気付けば自分は小屋の中のベッドで寝ていて、ポニーテールの見知らぬ少女が俺の顔を覗き込んでいるところだった。
「……だ、誰だ……?」
「よかった、起きたんだね! 薬草を煎じたものを飲ませるから、じっとしててね」
「……」
小屋へ入ろうとして倒れたのは覚えてるが、それ以降は記憶がない。
この子は勝手にここへ入ったんだろうか? 使用人の格好をしてるがとても小柄だし、小さな子供が迷い込んできた可能性もある。
「あんた、迷子の領民か?」
「違うよ。私、こう見えて13歳なんだから」
「俺と同い年だったのか。失敬」
「へえ、同じなんだ! 私ね、モコって言って、この小屋で住み込みで働いてるの」
「えぇ? モラッドが雇ったのか」
「うん……って、モラッド様を知ってるんだ! じゃあ、あの方の知り合いなんだね」
「あ、ああ。モラッドはどこへ……?」
「モラッド様はね、多分狩りかな。ここで待っていればいずれ戻ってくると思うから、それまで待っててね」
「わかった」
「ほら、できたから飲んで。薬草の煎じ薬!」
「あ、あぁ……」
モコという少女が火かき棒で暖炉からヤカンを取り出し、コップに注いで持ってきてくれた。
「……旨い」
「ふふっ。でしょー」
薬草は苦くて飲みにくいというイメージがあるかもしれないが、実際は苦みもあるものの普通に旨い。

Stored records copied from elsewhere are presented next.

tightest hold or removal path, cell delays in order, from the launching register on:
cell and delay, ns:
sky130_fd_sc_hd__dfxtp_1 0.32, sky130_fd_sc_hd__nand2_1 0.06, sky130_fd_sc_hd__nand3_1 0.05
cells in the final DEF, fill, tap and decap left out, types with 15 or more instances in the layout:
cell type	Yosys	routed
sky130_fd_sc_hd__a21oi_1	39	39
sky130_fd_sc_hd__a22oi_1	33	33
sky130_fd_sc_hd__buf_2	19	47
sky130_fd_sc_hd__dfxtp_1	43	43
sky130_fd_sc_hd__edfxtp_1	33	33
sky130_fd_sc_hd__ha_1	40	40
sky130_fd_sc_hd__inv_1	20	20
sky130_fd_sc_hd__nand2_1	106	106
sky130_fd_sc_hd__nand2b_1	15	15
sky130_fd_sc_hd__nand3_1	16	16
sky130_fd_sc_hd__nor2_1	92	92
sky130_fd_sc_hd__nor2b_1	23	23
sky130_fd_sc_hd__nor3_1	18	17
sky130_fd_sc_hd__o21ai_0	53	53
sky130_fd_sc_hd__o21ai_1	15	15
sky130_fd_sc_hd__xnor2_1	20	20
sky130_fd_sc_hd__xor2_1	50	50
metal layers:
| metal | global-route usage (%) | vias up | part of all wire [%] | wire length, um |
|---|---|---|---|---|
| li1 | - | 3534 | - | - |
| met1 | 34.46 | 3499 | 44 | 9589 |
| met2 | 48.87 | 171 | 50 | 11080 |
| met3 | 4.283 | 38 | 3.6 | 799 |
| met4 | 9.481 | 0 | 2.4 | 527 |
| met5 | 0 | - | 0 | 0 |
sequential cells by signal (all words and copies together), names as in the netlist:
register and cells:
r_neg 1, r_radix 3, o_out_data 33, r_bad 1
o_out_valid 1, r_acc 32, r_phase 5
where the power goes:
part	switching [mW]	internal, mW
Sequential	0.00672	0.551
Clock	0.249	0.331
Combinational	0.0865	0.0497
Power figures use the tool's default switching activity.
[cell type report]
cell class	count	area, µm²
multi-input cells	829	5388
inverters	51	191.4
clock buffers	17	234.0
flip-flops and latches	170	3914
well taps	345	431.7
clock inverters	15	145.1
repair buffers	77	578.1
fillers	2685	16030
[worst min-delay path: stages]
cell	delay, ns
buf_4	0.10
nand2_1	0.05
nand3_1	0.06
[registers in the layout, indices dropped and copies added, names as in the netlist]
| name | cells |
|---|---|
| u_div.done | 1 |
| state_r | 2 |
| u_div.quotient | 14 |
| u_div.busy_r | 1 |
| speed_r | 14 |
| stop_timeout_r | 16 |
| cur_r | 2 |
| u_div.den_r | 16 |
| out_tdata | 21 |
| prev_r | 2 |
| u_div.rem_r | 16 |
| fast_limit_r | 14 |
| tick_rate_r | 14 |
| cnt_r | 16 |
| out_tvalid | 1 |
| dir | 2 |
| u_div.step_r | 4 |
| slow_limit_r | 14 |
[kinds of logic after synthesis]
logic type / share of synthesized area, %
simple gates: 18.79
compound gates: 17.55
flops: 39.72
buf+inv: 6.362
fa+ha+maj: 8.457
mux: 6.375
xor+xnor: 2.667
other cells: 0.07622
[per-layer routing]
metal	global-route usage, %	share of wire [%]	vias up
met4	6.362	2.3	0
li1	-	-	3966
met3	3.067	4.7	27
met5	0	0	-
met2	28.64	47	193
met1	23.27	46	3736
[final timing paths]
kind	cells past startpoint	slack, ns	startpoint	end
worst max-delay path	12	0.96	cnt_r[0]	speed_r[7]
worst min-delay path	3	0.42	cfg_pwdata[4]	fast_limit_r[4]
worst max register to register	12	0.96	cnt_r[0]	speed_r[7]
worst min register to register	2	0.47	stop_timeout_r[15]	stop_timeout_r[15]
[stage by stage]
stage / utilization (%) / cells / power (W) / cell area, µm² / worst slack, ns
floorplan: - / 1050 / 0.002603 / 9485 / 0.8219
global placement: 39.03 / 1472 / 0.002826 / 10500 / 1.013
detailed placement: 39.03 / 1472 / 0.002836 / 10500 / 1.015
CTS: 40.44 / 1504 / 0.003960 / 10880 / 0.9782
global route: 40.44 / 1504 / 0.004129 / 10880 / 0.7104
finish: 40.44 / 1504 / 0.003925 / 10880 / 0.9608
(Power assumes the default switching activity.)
[config.mk]
export PLATFORM = sky130hd
export DESIGN_NAME = ffhba_ram
export DESIGN_NICKNAME = d
export VERILOG_FILES = /design/src/rtl/core/ffhba_ram.sv
export SDC_FILE = /design/constraint.sdc
export NUM_CORES = 2
export LEC_CHECK = 0
export BUFFER_PORTS_ARGS = -buffer_cell sky130_fd_sc_hd__buf_2
export CELL_PAD_IN_SITES_DETAIL_PLACEMENT = 0
export CELL_PAD_IN_SITES_GLOBAL_PLACEMENT = 1
export CORE_MARGIN = 2
export CORE_UTILIZATION = 55
export DETAILED_ROUTE_END_ITERATION = 10
export PLACE_DENSITY = 0.89
export SETUP_SLACK_MARGIN = 0.05
export SYNTH_ARGS = -nofsm -noshare
export SYNTH_HDL_FRONTEND = slang
export SYNTH_SLANG_ARGS = --single-unit
export TNS_END_PERCENT = 30
[constraint.sdc]
create_clock -name clk -period 3.3 [get_ports clk]
set_input_delay 0.99 -clock clk [delete_from_list [all_inputs] [get_ports clk]]
set_output_delay 0.99 -clock clk [all_outputs]
set_load 0.01 [all_outputs]
[src/rtl/core/ffhba_ram.sv]
// Generic single-port-write, single-port-read RAM with registered read data.
`timescale 1ns / 1ps

module ffhba_ram #(
  parameter int WIDTH = 8,
  parameter int DEPTH = 256
) (
  input  logic                     clk,
  input  logic                     we,
  input  logic [$clog2(DEPTH)-1:0] waddr,
  input  logic [WIDTH-1:0]         wdata,
  input  logic [$clog2(DEPTH)-1:0] raddr,
  output logic [WIDTH-1:0]         rdata
);

  logic [WIDTH-1:0] mem [DEPTH];

  // Write port
  always_ff @(posedge clk) begin
    if (we) begin
      mem[waddr] <= wdata;
    end
  end

  // Registered read port
  always_ff @(posedge clk) begin
    rdata <= mem[raddr];
  end

endmodule

==> run_results.csv <==
group,metric,value,unit
yosys,synth-compound-area-share,3.42,%
yosys,ys.flop_type,"edfxtp_1",
timing,final-max-slew-violation-count,0,
min_path,worstHoldPathType,"in2reg",
placement,place_area,0.0861,sq mm
yosys,synth_fa_ha_area_share,0,%
global_routing,grt_pass1_vias,42900,
yosys,synth_top_area_share,77.3,%
clock_network,cts_tree,"done",
worst_setup_path,arrival,3790,ps
floorplanning,coreArea,0.144,sq mm
floorplanning,dieArea,0.148,sq mm
global_routing,grt_max_degree,100,
worst_setup_path,start_kind,"input pin",
placement,pre_cts_ws,-479,ps
yosys,synth-async-reset-ratio,0,%
pwr,cellLeakagePower,29.9,nW
route,wl_per_cell,32.5,um
yosys,yosys.cell_types.count,55,
finish,fin_area,0.0925,sq mm
clock_network,cts_resized,0,
floorplanning,ios,34,
pwr,power.density,585,mW/mm^2
pwr,ir_drop,0.464,mV
clock_network,clk_latency,830,ps
placement,dp.cells,6019,
finish,drive_above_1_share,30.8,%
clock_network,cts_buffers,193,
yosys,syn_nets,3759,
worst_setup_path,r2r_slack,470,ps
floorplanning,dieWidth,384,um
route,wirelength,207000,um
status,outcome,"finished with violations",
timing,post-route-period-util,92.8,%
finish,regArea,0.0617,sq mm
finish,multi_input_area,0.0165,sq mm
timing,rsz0062_at_grt,"false",
timing,relSlewSlack,32.3,%
route,first_iter_violations,6851,
yosys,ys_ff_latch,2056,
pwr,power,54.1,mW
clock_network,cts_setup_buffers,0,
global_routing,gr-total-overflow,0,
placement,place.port_buffers,33,
floorplanning,rows,139,
timing,post-route-min-period,3060,ps
route,via_per_inst,6.71,
clock_network,htree_levels,4,
clock_network,clockBufferDepth,3,
global_routing,grt_pass1_wl,300000,um
placement,gp_congestion,0.879,
yosys,synth_area_leaders,"edfxtp_1 77%, mux4_2 13%, mux2i_1 1.7%",
run,maxCapViolations,0,
timing,setup_viol,0,
yosys,ys_seq_area_share,77.5,%
timing,max_freq,327,MHz
worst_setup_path,cp_max_fo,16,
yosys,synth-edff-count,2048,
route,ant_nets,0,
finish,area_delta_synth_final,16.3,%
timing,setup_ws,239,ps
yosys,yosysTopAreaCell,"edfxtp_1",
timing,final_hold_viol_count,0,
clock_network,clock_sinks,2056,
route,drc_errors,12,
global_routing,grt_util_all_layers,28.4,%
yosys,syn_avg_cell_area,21.3,sq um
timing,worst-slew-pin-transition,1020,ps
route,vias,42900,
finish,nFillCells,8875,
yosys,synth_xor_area_share,0,%
yosys,yosys.area_share.simple,2.63,%
clock_network,ctsHoldBuffers,0,
timing,clock_skew,40.0,ps
timing,timing.hold.ws,459,ps
yosys,ys_warn_count,0,
finish,layout.nets,4337,
worst_setup_path,worstSetupPathType,"in2reg",
yosys,synth_top_family_by_area,"multiplexers",
floorplanning,initial_core_util,55.4,%
finish,finalNonFillerCells,6387,
yosys,synth_area,0.0796,sq mm
clock_network,clk_pin_slew,60,ps
worst_setup_path,crit_path_end_kind,"flop",
yosys,synthCells,3733,
route,drtPass1Iterations,9,
status,violations,"design-rule violations",
floorplanning,die_y,384,um
yosys,muxShareOfSynthArea,14.6,%
global_routing,antenna_found_initial,11,
worst_setup_path,required,4020,ps
placement,dp_hpwl,126000,um
clock_network,cts_root_buffer,"clkbuf_16",
[power by group]
group	internal (mW)	leakage, nW	total, mW	switching [mW]
Clock	12.6	3.13	22.3	9.72
Combinational	1.14	8.27	2.94	1.81
Sequential	28.8	18.5	28.8	0.0667
[Yosys cell counts (3+ instances only)]
master	n
and2_1	6
a22oi_1	133
a221oi_1	13
buf_8	13
nor2_1	282
a21oi_1	96
buf_1	22
o22ai_1	28
mux4_2	454
a211oi_1	16
or2_2	4
mux2i_1	134
dfxtp_1	8
o211ai_1	10
nor2b_1	31
nand2_1	33
nand2b_1	8
buf_12	8
buf_6	21
o22a_1	5
buf_2	31
o221ai_1	46
edfxtp_1	2048
nor4_2	3
clkbuf_1	111
nor3_1	22
nor4_1	24
a22o_1	8
nand3_1	34
o32ai_1	4
nand4_1	10
o21ai_0	10
buf_4	27
[registers in the layout, indices dropped and copies added (netlist names)]
signal  count
mem      2048
rdata       8
[cells in the final DEF (no fill, tap or decap), types with 47 or more instances in the layout]
master     instances
mux2i_1          134
a21oi_1           96
edfxtp_1        2048
buf_12            77
nor2_1           279
mux4_2           454
clkinv_2          47
buf_4            507
clkbuf_16        195
a22oi_1          133
[metrics by stage]
| stage | TNS (ps) | util (%) |
|---|---|---|
| 2_1_floorplan | 0 | - |
| 3_3_place_gp | -2870 | 59.9 |
| 3_5_place_dp | -3110 | 59.9 |
| 4_1_cts | 0 | 64.4 |
| 5_1_grt | 0 | 64.4 |
| 6_report | 0 | 64.4 |
[worst max-delay path, cell delays in order]
cell and delay (ps):
buf_8 170, buf_12 220, buf_4 190, buf_12 190, mux4_2 560, a22oi_1 190, a21oi_1 160, nor4_1 790
buf_4 240, nor4_2 40
[logic make-up after synthesis]
family,after synthesis
AOI/OAI and AO/OA,385
buffers and inverters,235
muxes,591
and+or+nand+nor,466
DFF,2056
[path summary, 6_finish.rpt]
kind / to / from / depth (start not counted)
worst max-delay path: rdata[2] / raddr[0] / 10
worst min-delay path: mem[152][2] / wdata[2] / 1
worst max register to register: rdata[3] / mem[24][3] / 8
worst min register to register: rdata[5] / mem[32][5] / 7
[layout make-up]
type | instances | share of cell area [%]
Sequential cell | 2056 | 66.7
Multi-Input combinational cell | 1442 | 17.8
Timing Repair Buffer | 616 | 6.05
Clock buffer | 227 | 5.45
Tap cell | 1903 | 2.57
Clock inverter | 133 | 1.43
Antenna cell | 8 | 0.0216
Inverter | 2 | 0.00812
[routing by layer]
metal | part of all wire (%) | global-route usage, %
met1 | 34 | 37.7
met2 | 48 | 44.9
met3 | 13 | 7.52
met4 | 4.4 | 11.8
met5 | 0.033 | 0
Note: power is estimated with default switching activity, not from simulation.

俺にとっては馴染みの味でもある。前世じゃ疲労やストレスから口内炎に悩まされていたんだ。
それを改善するために、ドクダミやはとむぎ、クコ茶や甘草、色んな種類のものを摂取していたってわけだ。
その独特の風味や味わい深さはこの異世界でも同じだった。
「ねえねえ、あなたのお名前はなんていうの?」
「俺はスランだ」
「スラン……いいお名前ね。どっかで聞いたことある気がするけど……忘れちゃった」
「そうか」
まあ領主の子だしな。目立った働きはしてないとはいえ、領民なら一度くらいは聞いたことがあるだろう。
「モコはずっとこの小屋の管理を任されてたのか?」
「うん。私は薬草を取りに出かけてて、帰ってきたらスランが小屋の入り口で倒れてたから、私のスキルで回復したんだよ」
「ということは、【治癒使い】スキルを持ってるのか」
「えー、なんでわかるの? ランクは一番下の微小だけどね、正解!」
「やっぱりそうか。【治癒使い】は気力を回復するなら定番のスキルだからな」
「ふーん。でもね、私のスキルだけじゃ足りないと思って、薬草を煎じてたんだ」
「なるほど。つまり、あんたのおかげで俺は回復できたってわけだ。ありがとう」
「どういたしまして! あ、スランって、もしかして私みたいにモラッド様に雇われたの?」
「ま、まあ雇用関係なのは間違いないかな……」
13歳の俺が逆に雇っているとは言いづらい空気だ。
「やっぱり! でも、スランって凄いね。領地がこんな酷い状態なのに、残るなんて」
「いや、それを言うならモコだって残ってるだろ? そっちこそ逃げなくていいのか?」
「私ね、こんな風に小柄でしょ? スキルも微妙だし。だから、雇ってくれるところなんてなくて。でも、モラッド様がそれでもいいって言ってくれて。それで、領地が危ない目に遭っても、ご恩に報いるために残ろうって」
「なるほどな。ということは、結構前から管理を任されてたのか」
「うん。ここにいないこともたまにあるけど、しっかりお片づけはしてたよ」
道理で生活感があったわけだ。モラッドは普段から多忙だから、この小屋の管理までは手が行き届かないはずだし。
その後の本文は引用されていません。